==> src/logic/huff_pkg.sv <==
// shared constants, token union and table/code word types for the huffman back end
package huff_pkg;

    localparam int TOK_W      = 16;              // run-length token word
    localparam int FIFO_DEPTH = 4;               // token fifo entries, power of two
    localparam int FIFO_AW    = $clog2(FIFO_DEPTH);
    localparam int TBL_AW     = 9;               // msb picks luma/chroma half
    localparam int CODE_W     = 27;              // msb-aligned output word
    localparam int CODE_LEN_W = 5;
    localparam int FLUSH_IDLE = 10;              // quiet cycles before flush

    localparam logic [7:0] ZRL_SYM = 8'hf0;      // sixteen zeros
    localparam logic [7:0] EOB_SYM = 8'h00;      // end of block

    // coefficient view of a token
    typedef struct packed {
        logic        is_coef;                    // set for dc/ac
        logic        is_dc;
        logic        color;                      // dc only, held for the block
        logic        last;                       // dc: last block, ac: last word
        logic [11:0] value;                      // two's complement
    } coef_t;

    // control view, zero runs and end of block
    typedef struct packed {
        logic        is_coef;                    // clear here
        logic [1:0]  pad_hi;
        logic        is_eob;                     // also ends the last block
        logic [5:0]  pad_lo;
        logic [1:0]  zrl_cnt;                    // f0 codes sent ahead
        logic [3:0]  run;                        // zeros before next ac
    } ctrl_t;

    typedef union packed {
        coef_t coef;
        ctrl_t ctrl;
    } tok_u;

    // one table entry, 20 bits
    typedef struct packed {
        logic [3:0]  code_len_m1;                // length minus one
        logic [15:0] code;                       // lsb aligned
    } tbl_entry_t;

    typedef struct packed {
        logic [CODE_W-1:0]     bits;             // code then literal, msb first
        logic [CODE_LEN_W-1:0] len;              // total valid bits
    } code_word_t;

endpackage
==> src/logic/token_fifo.sv <==
// small synchronous token fifo between the receiver and the huffman encoder
`timescale 1ns/1ps

module token_fifo (
    input  logic           xclk,
    input  logic           rst,
    input  logic           push,
    input  huff_pkg::tok_u push_tok,
    input  logic           pop,        // removes head at this edge
    output huff_pkg::tok_u head_tok,
    output logic           nempty,
    output logic           full
);
    import huff_pkg::*;

    logic [TOK_W-1:0]   mem [FIFO_DEPTH];   // raw token words
    logic [FIFO_AW-1:0] wr_ptr;
    logic [FIFO_AW-1:0] rd_ptr;
    logic [FIFO_AW:0]   count;              // 0..FIFO_DEPTH

    assign head_tok = tok_u'(mem[rd_ptr]);  // show-ahead
    assign nempty   = |count;
    assign full     = count[FIFO_AW];       // msb only set at depth

    always_ff @(posedge xclk) begin
        if (rst) begin
            wr_ptr <= '0;
            rd_ptr <= '0;
            count  <= '0;
        end else begin
            if (push) wr_ptr <= wr_ptr + 1'b1;   // wraps naturally
            if (pop)  rd_ptr <= rd_ptr + 1'b1;
            case ({push, pop})
                2'b10:   count <= count + 1'b1;
                2'b01:   count <= count - 1'b1;
                default: count <= count;         // both or neither
            endcase
        end
    end

    always_ff @(posedge xclk) begin
        if (push) mem[wr_ptr] <= push_tok;
    end

    a_no_overflow: assert property (
        @(posedge xclk) disable iff (rst) push |-> !full
    );

    a_no_underflow: assert property (
        @(posedge xclk) disable iff (rst) pop |-> nempty
    );

endmodule

==> config.mk <==
export PLATFORM = sky130hd
export DESIGN_NAME = token_fifo
export DESIGN_NICKNAME = d
export VERILOG_FILES = /design/src/logic/huff_pkg.sv /design/src/logic/token_fifo.sv
export SDC_FILE = /design/constraint.sdc
export NUM_CORES = 1
export LEC_CHECK = 0
export ABC_CLOCK_PERIOD_IN_PS = 1700
export BUFFER_PORTS_ARGS = -buffer_cell sky130_fd_sc_hd__buf_2
export CAP_MARGIN = 20
export CORE_ASPECT_RATIO = 0.9
export CORE_MARGIN = 5
export CORE_UTILIZATION = 59
export CTS_BUF_LIST = sky130_fd_sc_hd__clkbuf_4
export CTS_CLUSTER_SIZE = 30
export DETAILED_ROUTE_END_ITERATION = 7
export GPL_TIMING_DRIVEN = 0
export PLACE_DENSITY_LB_ADDON = 0.08
export SYNTH_ARGS = -nofsm -noshare
export SYNTH_HDL_FRONTEND = slang
export SYNTH_SLANG_ARGS = --single-unit
==> constraint.sdc <==
create_clock -name xclk -period 1.7 [get_ports xclk]
set_clock_uncertainty 0.05 [all_clocks]
set_input_delay 0.255 -clock xclk [delete_from_list [all_inputs] [get_ports xclk]]
set_output_delay 0.255 -clock xclk [all_outputs]
set_load 0.01 [all_outputs]
==> reports/qor.txt <==
RSZ-0062 raised after global routing -> true
post-synthesis cell count -> 130
Slew headroom -> 69.7%
CP max FO -> 5
Inst Count DP -> 228
RR Startpoint -> count[1]$_SDFFE_PP0P_
IO Port Bufs -> 36
starting density of the core -> 61.4%
NumNets Final -> 213
HP Start -> push_tok[3]
Setup TNS -> -3690 ps
DRT iter0 DRCs -> 74
Reg clk slew, reported paths -> 110 ps
fill count -> 286
fin crit share -> 115%
Die Ht -> 75.1 um
Worst-Margin Slew -> 455 ps
final setup margin -> -261 ps
#FFs+latches synth -> 73
vias in the first global route -> 1,433
Clock Latency Late Sink -> 380 ps
pins over their slew limit -> 0
VDD IR max -> 618 uV
Core Area -> 4520 sq um
Die ar. -> 6180 sq um
Max-Cap Viols -> 0
vias per inst -> 5.35
share of layout cells above drive strength 1 -> 40.1%
Hold EP -> mem[1][3]$_DFFE_PP_
R2R depth -> 5
Layout area overhead -> 20.6%
status -> finished, violations left
GRT Overall Usage -> 17.5%
Hold Vio Cnt, Final -> 0
Hold Path Cell Cnt -> 1
failing checks -> setup timing
Register Area -> 2100 sq um
syn avg cell area -> 21.3 sq um
sequential fraction of the synthesis area -> 75.7%
Yosys cell types -> 20
multi-input logic area -> 588 sq um
clock sinks -> 73
CP endpoint kind -> output port
Critical Path AT -> 1660 ps
min-delay worst type -> input pin to flip-flop
Leakage -> 1.19 nW
Cell Pwr Density -> 1070 nW/um^2
Worst path most repeated cell -> buf_6
first-pass detailed-route iteration total -> 4
CP startpoint kind -> flip-flop
yosys warns -> 0
H-tree Lvls -> 3
CP Class -> flip-flop to output port
Worst Path Required -> 1390 ps
max frequency -> 510 MHz
DRC viols -> 0
first-pass GRT wire length -> 7420 um
antenna violations before repair -> 0
buffer depth of the longest clock path -> 2
Syn Nets -> 156
final wirelength -> 4590 um
Die W -> 82.3 um
Top Ports -> 38
Largest stage delay, worst path -> 520 ps
Clk Tree Root Cell -> clkbuf_4
Setup Viol. Count Final -> 16
Reg-to-Reg End -> count[2]$_SDFFE_PP0P_
GP Congestion -> 0.665
fin crit period -> 1960 ps
Reg2Reg Setup Slack -> 60 ps
CTS Buf Count -> 9
Crit path max-delay family -> multiplexers
worst-path cell chain -> buf_6 > buf_12 > mux4_2 > buf_6
Post-DP HPWL -> 2980 um
global route overflow -> 0
pin count of the biggest net entering global routing -> 17
Wirelength per Cell -> 18.1 um
Slowest-stage cell, CP -> mux4_2
worst path bufs/invs -> 3
Synth Cell Area -> 2780 sq um
Post-Layout Cell Count -> 254
Vias -> 1,358
antenna cell count -> 0
CTS tree -> done
number of routed nets with antenna violations -> 0
# rows -> 23
## cells in the mapped netlist
library cell / number / area (sq um)
and2_1: 4 / 25.0
buf_12: 1 / 20.0
mux4_1: 6 / 158
xnor2_1: 2 / 17.5
fa_1: 1 / 20.0
o21ai_0: 1 / 5.00
nor2_1: 8 / 30.0
ha_1: 5 / 62.6
mux2i_1: 1 / 10.0
nand2_1: 1 / 3.75
dfxtp_1: 9 / 180
buf_2: 2 / 10.0
xor2_1: 3 / 26.3
or3_1: 2 / 12.5
buf_6: 1 / 11.3
inv_1: 6 / 22.5
mux4_2: 10 / 225
clkbuf_1: 1 / 3.75
a21oi_1: 2 / 10.0
edfxtp_1: 64 / 1920
## where the power goes
part	switching [mW]	leakage, nW	total, mW	internal [mW]
clock	0.517	0.0734	0.984	0.466
sequential	0.0337	0.662	2.08	2.05
combinational	0.237	0.458	0.521	0.283
total	0.788	1.19	3.59	2.80
## metal layers
metal  wire length [um]  global-route usage (%)  vias to the layer above
met5                  0                       0                        -
met4                 85                    7.20                        0
met3                237                    5.98                        8
met2               2420                    29.1                       30
met1               1850                    21.0                      690
li1                   -                       -                      630
## cell usage in the layout, fill, tap and decap left out, drive strengths merged
cell type,n
clkbuf,12
nor2,8
xor2,3
bufinv,1
mux4,16
dfxtp,9
and2,4
or3,2
buf,43
edfxtp,64
fa,1
mux2i,1
nand2,1
a21oi,2
ha,5
inv,6
dlygate4sd3,7
o21ai,1
xnor2,2
clkinv,4
## registers in the layout (all words and copies together) (netlist names), named ones only
signal	cells
count	3
mem	64
rd_ptr	2
wr_ptr	2
## stage by stage
| step | worst slack (ps) | power (mW) | cell area (sq um) | hold slack [ps] | util (%) |
|---|---|---|---|---|---|
| 4_1_cts | -289 | 3.60 | 3300 | 0.275 | 73.1 |
| 5_1_grt | -328 | 3.74 | 3350 | -0.0601 | 74.1 |
| 6_report | -261 | 3.59 | 3350 | 21.8 | 74.1 |
| 3_5_place_dp | -117 | 2.54 | 3030 | 423 | 67.1 |
| 3_3_place_gp | -65.0 | 2.51 | 3030 | 414 | 67.1 |
| 2_1_floorplan | 127 | 2.38 | 2780 | 304 | - |
## worst register-to-register path: stages, from the launching register on
cell and delay (ps):
dfxtp_1 380, inv_1 90, fa_1 430, xor2_1 170, or3_1 310, a21oi_1 150
## layout make-up
type | instances | share of cell area [%]
Sequential cell | 73 | 62.8
Multi-Input combinational cell | 46 | 17.6
Timing Repair Buffer | 46 | 11.2
Clock buffer | 11 | 2.47
Tap cell | 62 | 2.32
Buffer | 5 | 1.53
Clock inverter | 5 | 1.38
Inverter | 6 | 0.673
## worst max-delay path by stage
stage,slack (ps),to,depth (start not counted),from
after CTS,-290,head_tok[4],4,flip-flop
after global routing,-330,head_tok[4],4,flip-flop
after detailed placement,-120,count[2]$_SDFFE_PP0P_,8,push
final,-260,head_tok[4],4,flip-flop
after floorplan,130,count[2]$_SDFFE_PP0P_,7,push
after global placement,-70,count[2]$_SDFFE_PP0P_,8,push
## kinds of logic (layout without fill, tap and decap cells)
logic type      after synthesis  in the layout  synth area share (%)
buf+inv                      11             73                  2.43
compound gates                3              3                 0.541
fa+ha+maj                     6              6                  2.98
mux                          17             17                  14.2
simple gates                 15             15                  2.57
flops                        73             73                  75.7
xor+xnor                      5              5                  1.58
## what timing repair did
action | 4_1_cts | 5_1_grt
buffers inserted | 2 | 0
hold buffers | 6 | 1
endpoints found under the hold margin | 21 | 4
setup endpoints to repair | 64 | 32
cloned | 1 | 0
resized for setup | 21 | 7
No activity file was read; power rests on OpenSTA's default activity.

•••

→ **WHAT IS REQUIRED**
Go to the line in the material above that contains "min-delay worst type" and copy exactly from there through the line that contains "## cells in the mapped netlist", stopping after it.

→ **SOLUTION TO THE EXERCISE**
min-delay worst type -> input pin to flip-flop
Leakage -> 1.19 nW
Cell Pwr Density -> 1070 nW/um^2
Worst path most repeated cell -> buf_6
first-pass detailed-route iteration total -> 4
CP startpoint kind -> flip-flop
yosys warns -> 0
H-tree Lvls -> 3
CP Class -> flip-flop to output port
Worst Path Required -> 1390 ps
max frequency -> 510 MHz
DRC viols -> 0
first-pass GRT wire length -> 7420 um
antenna violations before repair -> 0
buffer depth of the longest clock path -> 2
Syn Nets -> 156
final wirelength -> 4590 um
Die W -> 82.3 um
Top Ports -> 38
Largest stage delay, worst path -> 520 ps
Clk Tree Root Cell -> clkbuf_4
Setup Viol. Count Final -> 16
Reg-to-Reg End -> count[2]$_SDFFE_PP0P_
GP Congestion -> 0.665
fin crit period -> 1960 ps
Reg2Reg Setup Slack -> 60 ps
CTS Buf Count -> 9
Crit path max-delay family -> multiplexers
worst-path cell chain -> buf_6 > buf_12 > mux4_2 > buf_6
Post-DP HPWL -> 2980 um
global route overflow -> 0
pin count of the biggest net entering global routing -> 17
Wirelength per Cell -> 18.1 um
Slowest-stage cell, CP -> mux4_2
worst path bufs/invs -> 3
Synth Cell Area -> 2780 sq um
Post-Layout Cell Count -> 254
Vias -> 1,358
antenna cell count -> 0
CTS tree -> done
number of routed nets with antenna violations -> 0
# rows -> 23
## cells in the mapped netlist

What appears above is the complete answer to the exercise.